The hidden cost of AI that runs on someone else's servers

May 14, 20267 min read

Security and compliance themed abstract visual

How proprietary AI pricing actually works

Most AI platforms that use large language models are paying per token for every inference call they make. A token is roughly three quarters of a word. A screening interaction that reads a candidate profile and generates a match score might consume several thousand tokens. Multiply that by hundreds of candidates per day across a busy agency, and the underlying compute cost is significant before the vendor adds their margin.

That cost gets passed through, usually as part of a tiered pricing model where the lower tiers look affordable and the tiers that match real operational volumes look very different. By the time an organisation reaches the volume where the AI is genuinely useful, they are in a pricing band that was not the one they evaluated during procurement.

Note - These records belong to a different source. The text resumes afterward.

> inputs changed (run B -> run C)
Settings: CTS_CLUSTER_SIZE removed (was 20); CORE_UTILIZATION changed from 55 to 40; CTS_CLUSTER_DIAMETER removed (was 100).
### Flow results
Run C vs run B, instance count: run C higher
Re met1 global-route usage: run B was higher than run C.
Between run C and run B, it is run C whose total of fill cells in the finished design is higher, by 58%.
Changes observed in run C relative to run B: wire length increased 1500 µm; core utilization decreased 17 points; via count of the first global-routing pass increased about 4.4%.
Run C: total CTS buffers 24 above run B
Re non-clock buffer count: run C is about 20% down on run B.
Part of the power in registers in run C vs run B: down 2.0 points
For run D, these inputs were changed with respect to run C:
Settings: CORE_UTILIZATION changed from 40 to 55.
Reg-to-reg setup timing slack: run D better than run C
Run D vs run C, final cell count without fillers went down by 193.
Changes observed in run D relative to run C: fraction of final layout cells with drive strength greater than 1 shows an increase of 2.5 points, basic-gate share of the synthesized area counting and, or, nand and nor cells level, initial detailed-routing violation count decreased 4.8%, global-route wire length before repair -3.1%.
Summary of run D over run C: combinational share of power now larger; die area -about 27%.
From an optimization exercise on the open Yosys and OpenROAD flow, aimed at small area, a short achievable clock period and few clock cycles per item; shortcuts taken in it are not production practice.
In this exercise RTL edits were held to simulation tests only and were not proved equivalent to the original.
Power figures rest on the tool's default switching activity, not on a simulated workload.

Setup of build 75:
==> flow/design.v (excerpt) <==
module exu_alu (
  input  wire logic                    i_clk,
  input  wire logic                    i_reset,
  input  wire logic                    i_valid,
  output logic                         o_ready,
  input  wire exu_alu_pkg::exu_issue_t i_issue,
  output logic                         o_cmt_valid,
  input  wire logic                    i_cmt_ready,
  output exu_alu_pkg::exu_cmt_t        o_cmt,
  output logic                         o_wbck_valid,
  input  wire logic                    i_wbck_ready,
  output exu_alu_pkg::exu_wbck_t       o_wbck
);
  logic               is_bjp, is_mul, dp_alu, dp_bjp;
  logic               done, need_wbck, accept;
  logic               mul_done, taken;
  exu_alu_pkg::xlen_t alu_res, link, mul_s, mul_c, ext_res;
  assign is_bjp = ~i_issue.ilegl & ~i_issue.grp[1] &  i_issue.grp[0];
  assign is_mul = ~i_issue.ilegl &  i_issue.grp[1];
  assign dp_alu = ~i_issue.grp[1] & ~i_issue.grp[0];
  assign dp_bjp = ~i_issue.grp[1] &  i_issue.grp[0];
  exu_alu_rglr u_rglr (
    .i_op(i_issue.op), .i_alu(dp_alu), .i_bjp(dp_bjp), .i_mul(i_issue.grp[1]), .i_mul_s(mul_s), .i_mul_c(mul_c), .i_ext(ext_res), .i_rs1(i_issue.rs1), .i_rs2(i_issue.rs2), .i_imm(i_issue.imm),
    .o_res(alu_res), .o_taken(taken)
  );
  exu_alu_bjp u_bjp (
    .i_pc(i_issue.pc), .o_link(link)
  );
  exu_alu_muldiv u_muldiv (
    .i_clk, .i_reset,
    .i_start(i_valid & is_mul), .i_accept(accept),
    .i_rs1(i_issue.rs1), .i_rs2(i_issue.rs2),
    .o_done(mul_done), .o_s(mul_s), .o_c(mul_c)
  );
  ...
==> flow/config.mk <==
export PLATFORM = sky130hd
export DESIGN_NAME = exu_alu
export DESIGN_NICKNAME = exu_alu
export VERILOG_FILES = /design/flow/design.v
export SDC_FILE = /design/flow/constraint.sdc
export NUM_CORES = 4
export LEC_CHECK = 0
export CAP_MARGIN = 20
export CORE_MARGIN = 2
export CORE_UTILIZATION = 40
export SETUP_SLACK_MARGIN = 3
export SLEW_MARGIN = 20
==> flow/constraint.sdc <==
create_clock -name core_clock -period 10.0 [get_ports {i_clk}]
set_input_delay 2.0000 -clock core_clock [delete_from_list [all_inputs] [get_ports {i_clk}]]
set_output_delay 2.0000 -clock core_clock [all_outputs]
set_load 0.01 [all_outputs]
standard.sh (not shown) runs the stock make flow with config.mk's settings and CLKGATE_MAP_FILE= SYNTH_SCRIPT=/design/flow/synth_recipe.tcl, a recipe that flattens the netlist after the stock synthesis.
==> flow/flow/run.sh <==
#!/bin/bash
# ORFS layout as the standard.sh runs it, with two changes:
#  - the ports are buffered with buf_1 instead of the cell buffer_ports picks;
#  - synthesis maps logic with an area-oriented ABC script (flow/abc_map.script),
#    the rest of synthesis is synth_recipe.tcl unchanged.
set -euo pipefail
here=$(pwd)
export BUFFER_PORTS_ARGS="-buffer_cell sky130_fd_sc_hd__buf_1"
export OWN_ABC_SCRIPT="$here/flow/abc_map.script"
{
  cat <<'TCL'
proc abc {args} {
  set i [lsearch $args -script]
  if {$i >= 0} { lset args [expr {$i + 1}] $::env(OWN_ABC_SCRIPT) }
  yosys abc {*}$args
}
TCL
  cat synth_recipe.tcl
} > own_synth.tcl
sed "s#SYNTH_SCRIPT=[^ ]*#SYNTH_SCRIPT=$here/own_synth.tcl#" standard.sh > own_standard.sh
bash own_standard.sh > orfs_make.log 2>&1
==> flow/flow/abc_map.script <==
&get -n
&st
&dch
&nf
&put
buffer -c
topo
stime -c
upsize -c
dnsize -c
Testbench counts of build 75, summed over its fixed seeds: cycles 5,236, items 3,200.
Background: an optimization exercise with open tools, aiming at small area and a short achievable clock period. Do not read the settings as production practice. In this exercise RTL edits were held to simulation tests only and were not proved equivalent to the original. The clock port is modelled as an ideal driver; clocking choices that lean on that would not hold on a real chip. Power is estimated from default activity; no workload was simulated.

// memAccessTop
module memAccessTop #(
  parameter int memDepth = memPkg::DEFAULT_DEPTH
) (
  input  logic           clk,
  input  logic           rstN,
  input  memPkg::memOpT  op,
  input  memPkg::dataT   addr,
  input  memPkg::dataT   storeData,
  input  memPkg::regIdxT regIdx,
  output logic           loadValid,
  output memPkg::dataT   loadData,
  output memPkg::regIdxT loadReg
);
  localparam int idxW = (memDepth > 1) ? $clog2(memDepth) : 1;
  localparam int loW  = (idxW + 1) / 2;
  localparam int hiW  = (idxW > loW) ? idxW - loW : 1;
  localparam int readParts = ((memDepth + 2**loW - 1) / 2**loW + 1) / 2;
  logic [idxW-1:0]     exWordIdx;
  logic                reqMemRead;
  logic [2**hiW-1:0][3:0] reqWrHiN;
  logic [2**loW-1:0]   reqWrLoN;
  memPkg::dataT        reqWrData;
  logic [idxW-1:0]     reqWrIdx;
  memPkg::byteEnT      reqWrByte;
  memPkg::extCtlT      reqExt;
  memPkg::regIdxT      reqRegIdx;
  logic [readParts-1:0][memPkg::DATA_W-1:0] memZero;
  memPkg::byteEnT      memHit;
  memPkg::dataT        memBypass;
  memRequestStage #(
    .depth (memDepth)
  ) reqStage (
    .clk        (clk),
    .rstN       (rstN),
    .op         (op),
    .addr       (addr),
    .storeData  (storeData),
    .regIdx     (regIdx),
    .wordIdx    (exWordIdx),
    .reqMemRead (reqMemRead),
    .reqWrHiN   (reqWrHiN),
    .reqWrLoN   (reqWrLoN),
    .reqWrData  (reqWrData),
    .reqWrIdx   (reqWrIdx),
    .reqWrByte  (reqWrByte),
    .reqExt     (reqExt),
    .reqRegIdx  (reqRegIdx)
  );
  dataMemory #(
    .depth (memDepth)
  ) dataMem (
    .clk     (clk),
    .wrHiN   (reqWrHiN),
    .wrLoN   (reqWrLoN),
    .wrData  (reqWrData),
    .wrIdx   (reqWrIdx),
    .wrByte  (reqWrByte),
    .rdIdx   (exWordIdx),
    .zeroQ   (memZero),
    .hitQ    (memHit),
    .bypassQ (memBypass)
  );
  loadUnit #(
    .parts (readParts)
  ) loadPath (
    .clk       (clk),
    .rstN      (rstN),
    .memRead   (reqMemRead),
    .ext       (reqExt),
    .regIdx    (reqRegIdx),
    .zero      (memZero),
    .hit       (memHit),
    .bypass    (memBypass),
    .loadValid (loadValid),
    .loadData  (loadData),
    .loadReg   (loadReg)
  );
endmodule
==> flow/config.mk <==
export PLATFORM = sky130hd
export DESIGN_NAME = memAccessTop
export DESIGN_NICKNAME = memAccessTop
export VERILOG_FILES = /design/flow/design.v
export SDC_FILE = /design/flow/constraint.sdc
export NUM_CORES = 8
export LEC_CHECK = 0
export CAP_MARGIN = 20
export CORE_MARGIN = 2
export CORE_UTILIZATION = 76
export CTS_CLUSTER_DIAMETER = 100
export CTS_CLUSTER_SIZE = 30
export PLACE_DENSITY = 0.82
export SETUP_SLACK_MARGIN = 3.2
export SLEW_MARGIN = 20
export SYNTH_HIERARCHICAL = 1
export SYNTH_MEMORY_MAX_BITS = 16384
export SYNTH_MINIMUM_KEEP_SIZE = 0
==> flow/constraint.sdc <==
create_clock -name core_clock -period 5.5 [get_ports {clk}]
set_input_delay 1.1000 -clock core_clock [delete_from_list [all_inputs] [get_ports {clk}]]
set_output_delay 1.1000 -clock core_clock [all_outputs]
set_load 0.01 [all_outputs]
standard.sh (not shown) runs the stock make flow with config.mk's settings and CLKGATE_MAP_FILE= SYNTH_SCRIPT=/design/flow/synth_recipe.tcl, a recipe that flattens the netlist after the stock synthesis.
==> flow/flow/run.sh <==
#!/bin/bash
# The standard flow with two changes after synthesis, which is the
# standard one and runs on its own first:
# - port buffers are plain buffers (buf_4) instead of the delay cells
#   buffer_ports picks by default;
# - clock tree synthesis inserts no dummy loads.
set -euo pipefail
bash standard.sh synth > synth.log 2>&1
bash standard.sh \
  "BUFFER_PORTS_ARGS=-buffer_cell sky130_fd_sc_hd__buf_4" \
  "CTS_ARGS=-sink_clustering_enable -repair_clock_nets -sink_clustering_size 30 -sink_clustering_max_diameter 100 -dont_use_dummy_load" \
  finish > layout.log 2>&1
The baseline completed without violations.
Rerun with:
--- a/flow/flow/run.sh
+++ b/flow/flow/run.sh
@@ -2 +2 @@
-# The standard flow with two changes after synthesis, which is the
+# The standard flow with three changes after synthesis, which is the
@@ -5,0 +6,3 @@
+# - before clock tree synthesis, each output port's buffer is moved next
+#   to the flip-flop that drives it (flow/outbuf.tcl), so the buffer drives
+#   the wire to the pin;
@@ -10,0 +14 @@
+  "PRE_CTS_TCL=$PWD/flow/outbuf.tcl" \
==> flow/flow/outbuf.tcl (new file) <==
# Move each output port's buffer next to the flip-flop that drives it, so
# the buffer, not the flip-flop, drives the wire to the pin.
set block [ord::get_db_block]
set moved 0
foreach bt [$block getBTerms] {
  if {[$bt getIoType] ne "OUTPUT"} { continue }
  set net [$bt getNet]
  set buf ""
  foreach it [$net getITerms] { if {[$it isOutputSignal]} { set buf [$it getInst] } }
  if {$buf eq ""} { continue }
  set src ""
  foreach it [$buf getITerms] {
    if {[$it isInputSignal]} {
      foreach it2 [[$it getNet] getITerms] { if {[$it2 isOutputSignal]} { set src [$it2 getInst] } }
    }
  }
  if {$src eq ""} { continue }
  set loc [$src getLocation]
  set w [[$src getMaster] getWidth]
  $buf setLocation [expr {[lindex $loc 0] + $w}] [lindex $loc 1]
  $buf setPlacementStatus PLACED
  incr moved
}
puts "outbuf: moved $moved output buffers next to their drivers"
detailed_placement
CORE_UTILIZATION = 72   (was 76)
PLACE_DENSITY = 0.78   (was 0.82)
SETUP_SLACK_MARGIN = 3.35   (was 3.2)
- routed wire length increases by 10%
- sequential cell count does not change
- utilization went down by 3.1 points
- via count rose by 3.0%
- area after synthesis does not change
- synthesized cell count is unchanged
- register-to-register slack gets better by 0.11 ns
- worst setup slack is better by 0.057 ns
- power is higher by 0.92%
- clock skew goes up by 0.019 ns

[what the ideal ports hide]
How much do the figures lean on ideal ports? The routed layouts below were timed once more, with nothing changed but the port constraints.
Step 1 sets driving cells, clkbuf_16 on the clock port and buf_2 on the other inputs (assumed; they add their load-dependent delay and slew).
Step 2, shift: input delay + t, output delay - t, t = (earliest + latest rising clock arrival at the registers) / 2. This alone moves slack from input paths to output paths.
a / b / c = no drivers / after step 1 / after step 2; a / b = the first two.
run | t, ns | setup WS [ns] | worst data-port slew with drivers (ns)
the first run | 0.972 | 2.937 / 2.842 / 1.974 | 0.22
the second run | 0.941 | 2.993 / 2.904 / 2.058 | 0.23
After both steps every run listed still meets setup and hold. For the first run, which loses most, drivers alone change the setup slack by -0.095 ns; drivers and shift together by -0.963 ns.
What follows belongs to an exercise in optimizing a design on an open flow for small area and a short achievable clock period; a production flow would make more cautious choices. Function was checked by simulation only, so behaviour that the tests miss may differ from the original. Power is estimated from default activity; no workload was simulated.

== oak ==
==> flow/design.v <==
package ram_peri_pkg;
  typedef enum logic {INIT, RUN} state_e;
  localparam int CFillSeed = 1;
  function automatic logic [31:0] lfsr_taps(input int w);
    lfsr_taps = (w == 2)  ? 32'h0000_0003 :
                (w == 3)  ? 32'h0000_0006 :
                (w == 4)  ? 32'h0000_000C :
                (w == 5)  ? 32'h0000_0014 :
                (w == 6)  ? 32'h0000_0030 :
                (w == 7)  ? 32'h0000_0060 :
                (w == 8)  ? 32'h0000_00B8 :
                (w == 16) ? 32'h0000_B400 :
                (w == 32) ? 32'hA300_0000 :
                            32'h0000_00B8;
  endfunction
endpackage
Background: an optimization exercise with open tools, aiming at small area. Do not read the settings as production practice. At most, simulation tests tie the RTL to the original design; equivalence was not proved. The RTL of runs 3 and 4 was laid out without a check of its function. No activity file was given, so power comes from the tool's default toggle rates. The clock port is modelled as an ideal driver; clocking choices that lean on that would not hold on a real chip.

==> flow/design.v <==
`timescale 1ns/100ps
`default_nettype none
package cpu_isa_pkg;
	localparam int xlen     = 32;
	localparam int imm_w    = 16;  
	localparam int target_w = 26;  
	typedef logic [xlen-1:0] word_t;
	typedef logic [4:0]      reg_addr_t;
	typedef logic [5:0]      opcode_t;
	typedef logic [5:0]      funct_t;
	localparam opcode_t op_special = 6'h00;
	localparam opcode_t op_j       = 6'h02;
	localparam opcode_t op_jal     = 6'h03;
	localparam opcode_t op_beq     = 6'h04;
	localparam opcode_t op_bne     = 6'h05;
	localparam opcode_t op_addiu   = 6'h09;
	localparam opcode_t op_slti    = 6'h0a;
	localparam opcode_t op_sltiu   = 6'h0b;
	localparam opcode_t op_andi    = 6'h0c;
	localparam opcode_t op_ori     = 6'h0d;
	localparam opcode_t op_xori    = 6'h0e;
	localparam opcode_t op_lui     = 6'h0f;
	localparam opcode_t op_lw      = 6'h23;
	localparam opcode_t op_sw      = 6'h2b;
	localparam funct_t fn_jr   = 6'h08;
	localparam funct_t fn_jalr = 6'h09;
	localparam funct_t fn_addu = 6'h21;
	localparam funct_t fn_subu = 6'h23;
	localparam funct_t fn_and  = 6'h24;
	localparam funct_t fn_or   = 6'h25;
	localparam funct_t fn_xor  = 6'h26;
	localparam funct_t fn_nor  = 6'h27;
	localparam funct_t fn_slt  = 6'h2a;
	localparam funct_t fn_sltu = 6'h2b;
	typedef enum logic [2:0] {
		alu_add, alu_sub, alu_and, alu_or, alu_xor, alu_nor, alu_slt, alu_sltu
	} alu_op_t;
	localparam reg_addr_t link_reg = 5'd31;  
	localparam word_t     reset_pc = 32'h0000_0000;
	localparam word_t     pc_step  = 32'd4;
endpackage
`default_nettype wire
`timescale 1ns/100ps
`default_nettype none
package cpu_bus_pkg;
	typedef enum logic [8:0] {
		st_init  = 9'b0_0000_0001,
		st_if    = 9'b0_0000_0010,
		st_iw    = 9'b0_0000_0100,
		st_id    = 9'b0_0000_1000,
		st_ex    = 9'b0_0001_0000,
		st_store = 9'b0_0010_0000,
		st_load  = 9'b0_0100_0000,
		st_rdw   = 9'b0_1000_0000,
		st_wb    = 9'b1_0000_0000
	} cpu_state_t;
	typedef struct packed {
		logic [31:0] addr;
		logic [31:0] wdata;
		logic [3:0]         wstrb;
		logic               read;
		logic               write;
	} mem_req_t;
	typedef struct packed {
		logic                   wen;
		logic [4:0] waddr;
		logic [31:0]     wdata;
		logic [31:0]     pc;
	} retire_t;
	typedef struct packed {
		logic [2:0] alu_op;
		logic use_imm;    
		logic zero_ext;   
		logic is_lui;
		logic is_load;
		logic is_store;
		logic is_branch;
		logic branch_ne;  
		logic is_jump;
		logic jump_reg;   
		logic link;
		logic writes_rd;
		logic writes_rt;
	} ctrl_t;
endpackage
`default_nettype wire
`timescale 1ns/100ps
`default_nettype none
module cpu_core (
	input  logic                  clk,
	input  logic                  rst,
	output cpu_isa_pkg::word_t    pc,
	output logic                  inst_req_valid,
	input  logic                  inst_req_ready,
	input  cpu_isa_pkg::word_t    instruction,
	input  logic                  inst_valid,
	output logic                  inst_ready,
	output cpu_bus_pkg::mem_req_t mem_req,
	input  logic                  mem_req_ready,
	input  cpu_isa_pkg::word_t    read_data,
	input  logic                  read_data_valid,
	output logic                  read_data_ready,
	output cpu_bus_pkg::retire_t  retire
);
	localparam logic [3:0] S_INIT  = 4'd0;
	localparam logic [3:0] S_F0    = 4'd1;   
	localparam logic [3:0] S_WRC   = 4'd2;   
	localparam logic [3:0] S_WRN   = 4'd3;   
	localparam logic [3:0] S_WRA   = 4'd4;   
	localparam logic [3:0] S_F1    = 4'd5;   
	localparam logic [3:0] S_CWAIT = 4'd6;   
	localparam logic [3:0] S_COPY  = 4'd7;   
	localparam logic [3:0] S_IWAIT = 4'd8;   
	localparam logic [3:0] S_EXEC  = 4'd9;
	localparam logic [3:0] S_FIXN  = 4'd10;  
	localparam logic [3:0] S_MREQ  = 4'd11;  
	localparam logic [3:0] S_NWAIT = 4'd12;  
	localparam logic [3:0] S_NPC   = 4'd13;  
	localparam logic [3:0] S_LWAIT = 4'd14;  
	logic [3:0]  state, state_n;
	logic [4:0]  cnt;
	logic [31:0] P, N, D;
	logic        c1, c2, ne, d1, d2, ld_pend, vld1;
	wire first = (cnt == 5'd0);
	wire last  = (cnt == 5'd31);
	wire [5:0] op  = instruction[31:26];
	wire [5:0] fn  = instruction[5:0];
	wire [4:0] rs  = instruction[25:21];
	wire [4:0] rt  = instruction[20:16];
	wire [4:0] rd  = instruction[15:11];
	wire op_sp   = (op == 6'h00);
	wire f_jr    = op_sp && (fn == 6'h08);
	wire f_jalr  = op_sp && (fn == 6'h09);
	wire f_addu  = op_sp && (fn == 6'h21);
	wire f_subu  = op_sp && (fn == 6'h23);
	wire f_and   = op_sp && (fn == 6'h24);
	wire f_or    = op_sp && (fn == 6'h25);
	wire f_xor   = op_sp && (fn == 6'h26);
	wire f_nor   = op_sp && (fn == 6'h27);
	wire f_slt   = op_sp && (fn == 6'h2a);
	wire f_sltu  = op_sp && (fn == 6'h2b);
	wire i_j     = (op == 6'h02);
	wire i_jal   = (op == 6'h03);
	wire i_beq   = (op == 6'h04);
	wire i_bne   = (op == 6'h05);
	wire i_addiu = (op == 6'h09);
	wire i_slti  = (op == 6'h0a);
	wire i_sltiu = (op == 6'h0b);
	wire i_andi  = (op == 6'h0c);
	wire i_ori   = (op == 6'h0d);
	wire i_xori  = (op == 6'h0e);
	wire i_lui   = (op == 6'h0f);
	wire i_lw    = (op == 6'h23);
	wire i_sw    = (op == 6'h2b);
	wire rtype   = f_addu | f_subu | f_and | f_or | f_xor | f_nor | f_slt | f_sltu;
	wire itype   = i_addiu | i_slti | i_sltiu | i_andi | i_ori | i_xori;
	wire zext    = i_andi | i_ori | i_xori;
	wire is_br   = i_beq | i_bne;
	wire is_jimm = i_j | i_jal;
	wire is_jreg = f_jr | f_jalr;
	wire link    = i_jal | f_jalr;
	wire op_sub  = f_subu | f_slt | f_sltu | i_slti | i_sltiu;
	wire op_slt  = f_slt | i_slti;
	wire op_sltu = f_sltu | i_sltiu;
	wire op_and  = f_and | i_andi;
	wire op_or   = f_or  | i_ori;
	wire op_xor  = f_xor | i_xori;
	wire op_nor  = f_nor;
	wire writes  = rtype | f_jalr | itype | i_lui | i_lw | i_jal;
	wire [4:0] dest = (rtype | f_jalr) ? rd : (i_jal ? 5'd31 : rt);
	wire st_init  = (state == S_INIT);
	wire st_f0    = (state == S_F0);
	wire st_wrc   = (state == S_WRC);
	wire st_wrn   = (state == S_WRN);
	wire st_wra   = (state == S_WRA);
	wire st_f1    = (state == S_F1);
	wire st_cwait = (state == S_CWAIT);
	wire st_copy  = (state == S_COPY);
	wire st_iwait = (state == S_IWAIT);
	wire st_fixn  = (state == S_FIXN);
	wire st_mreq  = (state == S_MREQ);
	wire st_nwait = (state == S_NWAIT);
	wire st_npc   = (state == S_NPC);
	wire st_lwait = (state == S_LWAIT);
	wire exec     = (state == S_EXEC) | (st_iwait & first & inst_valid);
	wire wr_pass  = st_f0 | st_wrc | st_wrn | st_wra;
	wire copy_en  = (st_f0 & inst_req_ready) | st_wrc | (st_f1 & inst_req_ready & first) | st_copy;
	wire npc_en   = (st_mreq & mem_req_ready & first) | (st_nwait & first) | st_npc;
	wire ld_pass  = (st_npc | st_lwait) & ld_pend;    
	wire ld_got   = ld_pass & last & vld1;            
	logic [31:0] heads;
	wire         wen = wr_pass & inst_valid & writes;
	assign heads[0] = 1'b0;
	genvar gi;
	generate
		for (gi = 1; gi < 32; gi++) begin : g_reg
			logic [31:0] r;
			always_ff @(posedge clk)
				r <= {(wen && (dest == gi)) ? D[0] : r[0], r[31:1]};
			assign heads[gi] = r[0];
		end
	endgenerate
	wire a_rs = heads[rs];
	wire b_rt = heads[rt];
	wire ibit  = instruction[{cnt[4] & is_jimm, cnt[3:0]}];
	wire imm_s = cnt[4] ? (~zext & instruction[15]) : ibit;  
	wire lui_s = cnt[4] & ibit;                              
	wire raw   = is_jimm ? ibit : imm_s;
	wire dly   = (cnt[4:1] != 4'd0) & d2;                    
	wire lbit  = read_data[cnt];
	wire cin2 = (cnt == 5'd2) | ((cnt > 5'd2) & c2);
	wire p4   = P[0] ^ cin2;
	logic alu_a, alu_b;
	always_comb begin
		if (is_br | link)
			alu_a = p4;
		else if (i_lui)
			alu_a = 1'b0;
		else
			alu_a = a_rs;
		if (is_br)
			alu_b = dly;
		else if (link)
			alu_b = (cnt == 5'd2);
		else if (i_lui)
			alu_b = lui_s;
		else if (rtype)
			alu_b = b_rt;
		else
			alu_b = imm_s;
	end
	wire bx   = alu_b ^ op_sub;
	wire cin1 = first ? op_sub : c1;
	wire sum  = alu_a ^ bx ^ cin1;
	wire cout = (alu_a & bx) | (alu_a & cin1) | (bx & cin1);
	wire lt   = op_sltu ? ~cout : ((alu_a ^ alu_b) ? alu_a : sum);
	logic res;
	always_comb begin
		if (op_and)       res = alu_a & alu_b;
		else if (op_or)   res = alu_a | alu_b;
		else if (op_xor)  res = alu_a ^ alu_b;
		else if (op_nor)  res = ~(alu_a | alu_b);
		else if (op_slt | op_sltu) res = 1'b0;
		else              res = sum;
	end
	wire ne_all = (~first & ne) | (a_rs ^ b_rt);
	wire taken  = i_bne ? ne_all : ~ne_all;
	always_comb begin
		state_n = state;
		case (state)
			S_INIT:  if (last) state_n = S_F1;
			S_F0:    state_n = inst_req_ready ? S_WRC : S_WRN;
			S_WRC:   if (last) state_n = S_IWAIT;
			S_WRN:   if (inst_req_ready) state_n = last ? S_COPY : S_WRA;
			         else if (last) state_n = S_F1;
			S_WRA:   if (last) state_n = S_COPY;
			S_F1:    if (inst_req_ready) state_n = (first | last) ? S_COPY : S_CWAIT;
			S_CWAIT: if (last) state_n = S_COPY;
			S_COPY:  if (last) state_n = S_IWAIT;
			S_IWAIT: if (first & inst_valid) state_n = S_EXEC;
			S_EXEC:  if (last) state_n = (i_lw | i_sw) ? S_MREQ : ((is_br & ~taken) ? S_FIXN : S_F0);
			S_FIXN:  if (last) state_n = S_F0;
			S_MREQ:  if (mem_req_ready) state_n = first ? S_NPC : S_NWAIT;
			S_NWAIT: if (first) state_n = S_NPC;
			S_NPC, S_LWAIT: if (last) state_n = (ld_pend & ~vld1) ? S_LWAIT : S_F0;
			default: state_n = S_INIT;
		endcase
	end
	always_ff @(posedge clk) begin
		if (rst) begin
			state   <= S_INIT;
			cnt     <= 5'd0;
			ld_pend <= 1'b0;
		end else begin
			state   <= state_n;
			cnt     <= cnt + 5'd1;
			if (st_mreq & mem_req_ready & i_lw)
				ld_pend <= 1'b1;
			else if (ld_got)
				ld_pend <= 1'b0;
		end
	end
	logic n_in, d_in;
	always_comb begin
		if (st_init)
			n_in = 1'b0;
		else if (st_fixn)
			n_in = D[0];
		else if (exec & (i_lw | i_sw | is_br))
			n_in = sum;
		else if (exec & is_jimm)
			n_in = (cnt[4:2] == 3'b111) ? p4 : dly;
		else if (exec & is_jreg)
			n_in = a_rs;
		else
			n_in = p4;
		if (~exec)
			d_in = lbit;
		else if (i_sw)
			d_in = b_rt;
		else if (is_br)
			d_in = p4;
		else
			d_in = res;
	end
	wire n_sh = st_init | exec | st_fixn | npc_en | copy_en;
	wire d_sh = exec | st_fixn | wr_pass | (ld_pass & ~first);
	always_ff @(posedge clk) begin
		c1   <= cout;
		c2   <= P[0] & cin2;
		ne   <= ne_all;
		d1   <= raw;
		d2   <= d1;
		if (cnt == 5'd1)
			vld1 <= read_data_valid;
		P  <= {copy_en ? N[0] : P[0], P[31:1]};
		if (n_sh)
			N <= {n_in, N[31:1]};
		if (d_sh) begin
			D <= {d_in, D[31:1]};
			if (exec & last & (op_slt | op_sltu))
				D[0] <= lt;
			else if (ld_pass & last)
				D[0] <= read_data[0];
		end
	end
	wire mem_write = st_mreq & i_sw;
	wire mem_read  = st_mreq & i_lw;
	assign pc              = N;
	assign inst_req_valid  = st_f0 | st_wrn | st_f1;
	assign inst_ready      = (st_wrc | st_wrn | st_wra) & last;
	assign read_data_ready = ld_got;
	assign mem_req = {{N[31:2], 2'b00}, D, mem_write ? 4'b1111 : 4'b0000, mem_read, mem_write};
	assign retire  = {st_f0 & inst_valid & writes, dest, D, P};
endmodule
`default_nettype wire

The data question nobody asks at procurement

There is a second cost to running workforce AI on someone else's infrastructure, and it is harder to put a number on.

When a candidate's profile is processed by a proprietary AI model, that processing happens on the model provider's servers. The data travels from your system to theirs, the inference runs, and the result returns to you. Your candidate's name, employment history, qualifications, and personal details have passed through a third-party infrastructure chain at every step.

For organisations operating under modern data protection laws, this raises a straightforward question: where exactly is that data processed, and under whose policies? A compliance certification on a vendor's website is not the same as your candidate data staying within your jurisdiction.

"The monthly fee on the pricing page is not the cost of AI at scale. The real cost reveals itself gradually, usually at the point when switching has become genuinely difficult."